» **EXERCISE DETAILS**
Give the number of lines in these entries that contain the string "never", with no further comment.

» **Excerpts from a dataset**
* * * * *

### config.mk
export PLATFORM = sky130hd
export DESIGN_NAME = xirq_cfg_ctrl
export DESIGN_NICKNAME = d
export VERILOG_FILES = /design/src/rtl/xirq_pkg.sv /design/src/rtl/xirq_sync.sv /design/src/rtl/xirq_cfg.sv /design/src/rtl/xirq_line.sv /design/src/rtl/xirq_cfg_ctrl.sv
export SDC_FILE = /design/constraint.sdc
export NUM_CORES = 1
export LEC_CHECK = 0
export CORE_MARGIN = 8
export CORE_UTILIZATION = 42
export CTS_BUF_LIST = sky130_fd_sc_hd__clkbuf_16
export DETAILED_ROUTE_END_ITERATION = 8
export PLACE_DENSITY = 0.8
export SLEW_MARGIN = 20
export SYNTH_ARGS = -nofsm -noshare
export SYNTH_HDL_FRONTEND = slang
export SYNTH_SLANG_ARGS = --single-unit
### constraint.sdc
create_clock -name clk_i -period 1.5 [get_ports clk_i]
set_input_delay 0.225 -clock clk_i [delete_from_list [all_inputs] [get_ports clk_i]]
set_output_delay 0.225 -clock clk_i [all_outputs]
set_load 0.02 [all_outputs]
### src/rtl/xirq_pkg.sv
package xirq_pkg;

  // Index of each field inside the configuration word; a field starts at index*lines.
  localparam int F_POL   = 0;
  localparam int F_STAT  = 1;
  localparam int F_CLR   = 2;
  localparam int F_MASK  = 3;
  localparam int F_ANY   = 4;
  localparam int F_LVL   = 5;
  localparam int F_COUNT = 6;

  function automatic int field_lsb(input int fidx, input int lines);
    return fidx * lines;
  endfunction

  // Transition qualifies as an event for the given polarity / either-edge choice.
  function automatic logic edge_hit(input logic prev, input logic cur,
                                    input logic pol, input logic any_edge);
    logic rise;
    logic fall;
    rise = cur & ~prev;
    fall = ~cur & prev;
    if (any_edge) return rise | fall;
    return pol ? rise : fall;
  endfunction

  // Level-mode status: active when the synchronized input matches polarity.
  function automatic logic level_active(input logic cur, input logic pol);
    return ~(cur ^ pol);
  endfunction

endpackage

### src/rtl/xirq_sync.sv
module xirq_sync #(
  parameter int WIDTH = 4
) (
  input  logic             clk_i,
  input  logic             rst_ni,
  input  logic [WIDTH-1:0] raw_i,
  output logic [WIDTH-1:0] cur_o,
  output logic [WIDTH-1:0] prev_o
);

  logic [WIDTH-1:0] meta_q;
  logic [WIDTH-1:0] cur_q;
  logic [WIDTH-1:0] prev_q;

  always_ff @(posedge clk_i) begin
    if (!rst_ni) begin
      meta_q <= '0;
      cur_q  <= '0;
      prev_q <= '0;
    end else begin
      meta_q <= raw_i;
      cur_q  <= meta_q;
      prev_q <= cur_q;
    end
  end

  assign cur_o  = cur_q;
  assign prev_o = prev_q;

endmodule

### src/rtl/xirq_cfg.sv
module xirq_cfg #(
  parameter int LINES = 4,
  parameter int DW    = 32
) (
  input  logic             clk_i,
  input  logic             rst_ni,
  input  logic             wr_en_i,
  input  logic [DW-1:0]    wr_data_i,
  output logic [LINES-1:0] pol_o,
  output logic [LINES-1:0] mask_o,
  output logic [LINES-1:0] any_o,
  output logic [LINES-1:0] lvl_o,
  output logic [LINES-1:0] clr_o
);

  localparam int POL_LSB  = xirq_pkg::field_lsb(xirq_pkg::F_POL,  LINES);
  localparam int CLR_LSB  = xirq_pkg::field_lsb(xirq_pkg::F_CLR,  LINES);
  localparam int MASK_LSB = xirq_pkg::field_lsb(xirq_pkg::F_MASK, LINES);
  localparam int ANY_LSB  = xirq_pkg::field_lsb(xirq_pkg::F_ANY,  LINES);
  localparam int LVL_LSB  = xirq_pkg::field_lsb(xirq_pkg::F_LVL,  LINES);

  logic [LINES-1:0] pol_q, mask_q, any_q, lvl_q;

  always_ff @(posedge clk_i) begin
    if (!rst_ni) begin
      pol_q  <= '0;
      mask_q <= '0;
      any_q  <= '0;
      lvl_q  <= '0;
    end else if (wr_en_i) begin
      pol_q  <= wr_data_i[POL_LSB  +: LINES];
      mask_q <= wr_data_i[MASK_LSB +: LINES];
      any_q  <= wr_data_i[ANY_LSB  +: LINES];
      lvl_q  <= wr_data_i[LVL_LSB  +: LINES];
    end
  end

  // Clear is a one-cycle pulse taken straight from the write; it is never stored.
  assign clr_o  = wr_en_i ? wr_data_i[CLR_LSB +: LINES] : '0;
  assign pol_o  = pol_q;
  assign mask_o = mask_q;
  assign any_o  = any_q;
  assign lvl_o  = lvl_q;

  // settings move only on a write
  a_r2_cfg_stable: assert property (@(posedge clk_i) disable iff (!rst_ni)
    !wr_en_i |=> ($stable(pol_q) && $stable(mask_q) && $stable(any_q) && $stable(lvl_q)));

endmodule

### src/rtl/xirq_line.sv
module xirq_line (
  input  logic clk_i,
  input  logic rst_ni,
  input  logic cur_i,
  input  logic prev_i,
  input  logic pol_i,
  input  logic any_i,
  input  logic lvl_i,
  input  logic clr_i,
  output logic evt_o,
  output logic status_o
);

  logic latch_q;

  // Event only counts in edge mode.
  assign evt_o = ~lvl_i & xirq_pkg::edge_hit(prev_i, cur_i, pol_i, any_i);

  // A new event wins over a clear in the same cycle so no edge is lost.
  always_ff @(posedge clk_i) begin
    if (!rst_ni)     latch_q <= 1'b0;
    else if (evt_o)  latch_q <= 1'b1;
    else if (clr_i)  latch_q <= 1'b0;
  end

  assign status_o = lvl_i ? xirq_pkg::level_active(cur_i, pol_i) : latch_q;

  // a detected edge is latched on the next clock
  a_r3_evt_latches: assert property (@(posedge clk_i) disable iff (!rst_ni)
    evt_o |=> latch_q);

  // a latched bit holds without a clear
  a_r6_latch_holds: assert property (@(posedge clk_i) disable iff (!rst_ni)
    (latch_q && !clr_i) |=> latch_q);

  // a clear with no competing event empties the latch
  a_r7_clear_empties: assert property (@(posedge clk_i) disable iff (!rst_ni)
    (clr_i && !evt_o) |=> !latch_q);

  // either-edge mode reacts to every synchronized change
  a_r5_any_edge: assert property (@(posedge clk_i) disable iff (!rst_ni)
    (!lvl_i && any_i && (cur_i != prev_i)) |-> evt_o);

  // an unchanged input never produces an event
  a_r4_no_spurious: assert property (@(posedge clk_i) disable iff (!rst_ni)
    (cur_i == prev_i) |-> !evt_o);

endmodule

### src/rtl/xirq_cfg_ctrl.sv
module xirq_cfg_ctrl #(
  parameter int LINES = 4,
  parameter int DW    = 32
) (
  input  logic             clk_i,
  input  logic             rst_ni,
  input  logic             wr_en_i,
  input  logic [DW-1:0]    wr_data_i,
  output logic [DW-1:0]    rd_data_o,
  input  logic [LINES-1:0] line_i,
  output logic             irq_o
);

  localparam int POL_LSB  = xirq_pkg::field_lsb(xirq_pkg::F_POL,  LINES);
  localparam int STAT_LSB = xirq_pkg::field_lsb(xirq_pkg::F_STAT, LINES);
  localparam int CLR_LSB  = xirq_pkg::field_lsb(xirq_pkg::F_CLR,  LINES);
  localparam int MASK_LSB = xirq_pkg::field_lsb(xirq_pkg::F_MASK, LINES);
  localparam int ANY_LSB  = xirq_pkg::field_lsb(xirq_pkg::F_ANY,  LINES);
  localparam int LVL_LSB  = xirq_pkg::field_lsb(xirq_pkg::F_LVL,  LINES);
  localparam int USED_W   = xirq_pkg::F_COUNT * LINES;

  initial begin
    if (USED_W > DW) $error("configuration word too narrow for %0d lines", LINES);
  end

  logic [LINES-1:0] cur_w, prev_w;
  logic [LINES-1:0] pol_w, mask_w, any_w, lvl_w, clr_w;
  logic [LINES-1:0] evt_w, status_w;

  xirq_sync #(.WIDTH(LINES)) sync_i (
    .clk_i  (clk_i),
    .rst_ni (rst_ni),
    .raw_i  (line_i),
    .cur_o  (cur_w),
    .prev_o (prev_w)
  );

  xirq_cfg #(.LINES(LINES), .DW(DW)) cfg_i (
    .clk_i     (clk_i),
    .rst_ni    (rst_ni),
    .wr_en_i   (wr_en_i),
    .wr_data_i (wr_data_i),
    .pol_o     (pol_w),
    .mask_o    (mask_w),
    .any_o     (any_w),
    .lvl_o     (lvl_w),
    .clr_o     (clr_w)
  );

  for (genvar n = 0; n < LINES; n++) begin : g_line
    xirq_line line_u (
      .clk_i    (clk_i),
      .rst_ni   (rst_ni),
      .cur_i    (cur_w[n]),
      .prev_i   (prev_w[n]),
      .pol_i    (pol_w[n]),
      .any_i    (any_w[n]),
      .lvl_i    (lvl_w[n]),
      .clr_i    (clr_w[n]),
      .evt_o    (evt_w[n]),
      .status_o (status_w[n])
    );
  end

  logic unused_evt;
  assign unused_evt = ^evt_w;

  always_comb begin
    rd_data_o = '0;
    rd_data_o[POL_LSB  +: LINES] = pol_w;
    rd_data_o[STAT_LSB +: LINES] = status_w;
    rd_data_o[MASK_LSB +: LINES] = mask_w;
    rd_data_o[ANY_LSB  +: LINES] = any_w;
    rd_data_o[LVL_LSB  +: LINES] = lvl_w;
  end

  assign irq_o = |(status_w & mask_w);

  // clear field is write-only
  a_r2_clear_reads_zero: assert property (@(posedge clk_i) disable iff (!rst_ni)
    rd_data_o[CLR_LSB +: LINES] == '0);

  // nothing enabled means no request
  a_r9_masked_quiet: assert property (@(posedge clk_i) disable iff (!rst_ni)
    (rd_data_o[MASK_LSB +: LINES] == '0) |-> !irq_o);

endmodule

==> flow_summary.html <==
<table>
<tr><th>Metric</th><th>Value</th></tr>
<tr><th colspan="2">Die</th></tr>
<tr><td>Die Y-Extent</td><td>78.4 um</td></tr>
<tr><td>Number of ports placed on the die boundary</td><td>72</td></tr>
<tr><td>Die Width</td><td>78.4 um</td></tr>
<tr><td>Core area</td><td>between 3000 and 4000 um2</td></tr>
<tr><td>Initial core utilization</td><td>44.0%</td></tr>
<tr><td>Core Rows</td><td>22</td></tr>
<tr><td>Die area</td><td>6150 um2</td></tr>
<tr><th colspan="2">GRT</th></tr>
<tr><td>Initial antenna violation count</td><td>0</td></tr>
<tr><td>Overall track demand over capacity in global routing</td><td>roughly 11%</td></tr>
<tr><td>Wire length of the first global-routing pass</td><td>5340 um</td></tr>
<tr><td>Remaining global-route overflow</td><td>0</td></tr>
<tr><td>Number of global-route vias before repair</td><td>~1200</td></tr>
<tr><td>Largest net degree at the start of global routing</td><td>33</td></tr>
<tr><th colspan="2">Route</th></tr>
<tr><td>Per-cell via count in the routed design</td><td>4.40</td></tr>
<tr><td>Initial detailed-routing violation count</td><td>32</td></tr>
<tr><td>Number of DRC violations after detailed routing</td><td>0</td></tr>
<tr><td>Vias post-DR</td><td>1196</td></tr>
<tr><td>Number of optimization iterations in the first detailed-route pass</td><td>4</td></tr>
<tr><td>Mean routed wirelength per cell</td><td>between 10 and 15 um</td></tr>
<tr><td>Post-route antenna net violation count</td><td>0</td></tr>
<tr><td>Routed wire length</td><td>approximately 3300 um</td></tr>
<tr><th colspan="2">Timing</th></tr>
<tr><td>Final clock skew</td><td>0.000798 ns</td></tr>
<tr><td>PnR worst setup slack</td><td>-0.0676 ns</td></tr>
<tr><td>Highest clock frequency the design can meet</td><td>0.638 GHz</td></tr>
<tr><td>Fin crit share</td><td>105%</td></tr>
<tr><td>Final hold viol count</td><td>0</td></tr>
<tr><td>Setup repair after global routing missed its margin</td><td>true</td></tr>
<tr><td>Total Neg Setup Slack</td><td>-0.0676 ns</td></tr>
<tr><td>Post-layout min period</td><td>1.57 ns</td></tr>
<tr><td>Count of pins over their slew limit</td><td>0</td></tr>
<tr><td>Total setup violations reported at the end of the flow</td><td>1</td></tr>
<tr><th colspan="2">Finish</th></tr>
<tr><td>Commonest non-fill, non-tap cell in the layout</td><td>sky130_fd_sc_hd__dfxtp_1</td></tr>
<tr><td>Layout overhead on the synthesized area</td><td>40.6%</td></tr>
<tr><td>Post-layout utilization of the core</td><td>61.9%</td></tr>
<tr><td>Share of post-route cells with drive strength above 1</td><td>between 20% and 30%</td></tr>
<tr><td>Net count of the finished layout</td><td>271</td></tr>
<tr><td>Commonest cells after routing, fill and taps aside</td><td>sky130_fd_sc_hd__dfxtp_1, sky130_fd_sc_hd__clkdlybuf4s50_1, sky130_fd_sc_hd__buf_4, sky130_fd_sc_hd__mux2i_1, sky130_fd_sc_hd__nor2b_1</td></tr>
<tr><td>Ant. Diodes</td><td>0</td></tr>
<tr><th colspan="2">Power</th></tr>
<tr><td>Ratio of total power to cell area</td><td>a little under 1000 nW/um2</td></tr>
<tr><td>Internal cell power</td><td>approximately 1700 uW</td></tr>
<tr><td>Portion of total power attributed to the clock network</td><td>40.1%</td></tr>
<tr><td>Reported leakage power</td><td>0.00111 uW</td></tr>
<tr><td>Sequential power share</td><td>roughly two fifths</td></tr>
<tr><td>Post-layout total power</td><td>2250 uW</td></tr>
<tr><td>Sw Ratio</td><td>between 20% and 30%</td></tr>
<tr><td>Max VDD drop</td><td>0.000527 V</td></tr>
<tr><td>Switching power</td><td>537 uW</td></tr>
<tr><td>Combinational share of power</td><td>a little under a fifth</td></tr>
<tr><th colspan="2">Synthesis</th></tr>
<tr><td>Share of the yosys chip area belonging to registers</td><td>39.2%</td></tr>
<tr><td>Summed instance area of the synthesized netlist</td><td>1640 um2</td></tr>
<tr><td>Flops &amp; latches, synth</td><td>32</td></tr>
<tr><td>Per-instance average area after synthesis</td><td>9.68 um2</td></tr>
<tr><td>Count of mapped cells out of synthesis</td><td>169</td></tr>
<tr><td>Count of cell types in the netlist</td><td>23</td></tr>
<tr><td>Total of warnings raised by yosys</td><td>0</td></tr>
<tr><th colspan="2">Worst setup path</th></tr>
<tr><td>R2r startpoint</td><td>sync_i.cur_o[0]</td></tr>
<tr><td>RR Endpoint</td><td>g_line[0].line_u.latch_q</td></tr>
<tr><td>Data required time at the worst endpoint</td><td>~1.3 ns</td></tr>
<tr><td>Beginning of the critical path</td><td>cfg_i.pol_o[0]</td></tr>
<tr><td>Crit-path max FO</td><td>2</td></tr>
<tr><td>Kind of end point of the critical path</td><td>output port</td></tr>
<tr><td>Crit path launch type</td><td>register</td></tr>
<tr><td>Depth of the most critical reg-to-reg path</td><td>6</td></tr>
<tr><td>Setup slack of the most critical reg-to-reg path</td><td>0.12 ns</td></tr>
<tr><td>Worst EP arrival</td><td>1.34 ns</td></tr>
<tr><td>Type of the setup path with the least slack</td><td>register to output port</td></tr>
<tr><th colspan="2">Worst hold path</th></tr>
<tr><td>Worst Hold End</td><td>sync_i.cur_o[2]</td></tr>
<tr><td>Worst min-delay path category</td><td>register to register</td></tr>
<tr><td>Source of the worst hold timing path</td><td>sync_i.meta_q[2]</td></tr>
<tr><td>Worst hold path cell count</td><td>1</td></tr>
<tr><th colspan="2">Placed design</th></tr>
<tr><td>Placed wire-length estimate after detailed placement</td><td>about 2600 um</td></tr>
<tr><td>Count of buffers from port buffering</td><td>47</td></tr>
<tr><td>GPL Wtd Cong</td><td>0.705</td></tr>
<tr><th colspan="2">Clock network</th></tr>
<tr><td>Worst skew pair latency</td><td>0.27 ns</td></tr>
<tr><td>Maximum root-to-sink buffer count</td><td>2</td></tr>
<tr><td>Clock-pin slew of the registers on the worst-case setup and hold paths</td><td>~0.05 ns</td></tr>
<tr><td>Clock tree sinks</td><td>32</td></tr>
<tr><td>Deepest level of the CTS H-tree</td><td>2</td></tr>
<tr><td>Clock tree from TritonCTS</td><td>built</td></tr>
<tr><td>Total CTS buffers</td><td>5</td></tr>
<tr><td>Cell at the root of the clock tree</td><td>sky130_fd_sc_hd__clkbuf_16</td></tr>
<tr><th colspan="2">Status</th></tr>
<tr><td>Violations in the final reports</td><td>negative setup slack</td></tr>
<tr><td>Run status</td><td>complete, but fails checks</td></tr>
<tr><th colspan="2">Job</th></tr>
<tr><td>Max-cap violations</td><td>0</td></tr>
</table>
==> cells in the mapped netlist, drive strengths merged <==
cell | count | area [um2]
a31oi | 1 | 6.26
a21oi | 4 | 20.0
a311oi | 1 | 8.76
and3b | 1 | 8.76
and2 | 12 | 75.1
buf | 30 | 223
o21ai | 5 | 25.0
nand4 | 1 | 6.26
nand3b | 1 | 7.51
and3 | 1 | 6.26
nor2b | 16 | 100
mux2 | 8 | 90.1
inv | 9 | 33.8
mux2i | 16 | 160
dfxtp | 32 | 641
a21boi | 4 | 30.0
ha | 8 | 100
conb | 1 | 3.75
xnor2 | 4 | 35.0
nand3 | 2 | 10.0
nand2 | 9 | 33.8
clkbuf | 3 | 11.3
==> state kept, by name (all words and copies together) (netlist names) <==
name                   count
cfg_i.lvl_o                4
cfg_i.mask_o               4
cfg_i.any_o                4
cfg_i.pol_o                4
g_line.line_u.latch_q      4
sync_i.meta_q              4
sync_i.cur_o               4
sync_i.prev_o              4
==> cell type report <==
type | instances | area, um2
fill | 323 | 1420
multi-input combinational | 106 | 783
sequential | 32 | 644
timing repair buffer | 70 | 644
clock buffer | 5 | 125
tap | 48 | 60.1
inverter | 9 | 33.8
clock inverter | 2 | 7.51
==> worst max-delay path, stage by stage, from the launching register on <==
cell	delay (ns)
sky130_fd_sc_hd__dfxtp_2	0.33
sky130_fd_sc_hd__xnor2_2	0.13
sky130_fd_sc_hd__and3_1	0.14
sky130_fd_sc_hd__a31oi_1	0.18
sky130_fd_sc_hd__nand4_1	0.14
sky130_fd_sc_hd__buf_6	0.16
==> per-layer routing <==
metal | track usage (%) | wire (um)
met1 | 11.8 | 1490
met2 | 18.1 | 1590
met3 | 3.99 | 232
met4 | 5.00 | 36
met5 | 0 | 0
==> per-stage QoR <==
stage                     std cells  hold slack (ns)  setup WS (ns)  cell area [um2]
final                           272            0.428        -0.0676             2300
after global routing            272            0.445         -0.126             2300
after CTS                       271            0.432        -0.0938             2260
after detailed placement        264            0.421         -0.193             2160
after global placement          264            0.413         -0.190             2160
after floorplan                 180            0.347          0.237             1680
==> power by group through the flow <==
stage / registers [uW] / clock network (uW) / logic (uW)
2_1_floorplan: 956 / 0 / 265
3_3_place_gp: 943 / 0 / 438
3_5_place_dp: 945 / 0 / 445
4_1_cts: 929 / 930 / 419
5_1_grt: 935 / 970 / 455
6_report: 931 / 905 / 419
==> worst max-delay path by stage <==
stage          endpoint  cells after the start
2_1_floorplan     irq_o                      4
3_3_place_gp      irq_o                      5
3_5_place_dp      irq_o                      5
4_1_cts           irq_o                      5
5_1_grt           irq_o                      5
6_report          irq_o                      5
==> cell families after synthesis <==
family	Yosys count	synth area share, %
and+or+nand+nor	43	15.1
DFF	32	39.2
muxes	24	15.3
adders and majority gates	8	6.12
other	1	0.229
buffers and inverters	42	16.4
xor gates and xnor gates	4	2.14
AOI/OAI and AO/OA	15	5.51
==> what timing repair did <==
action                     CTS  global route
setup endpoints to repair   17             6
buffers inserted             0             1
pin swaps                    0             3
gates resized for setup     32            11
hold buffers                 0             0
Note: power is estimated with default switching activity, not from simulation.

* * * * *

» **SOLUTION BELOW**
2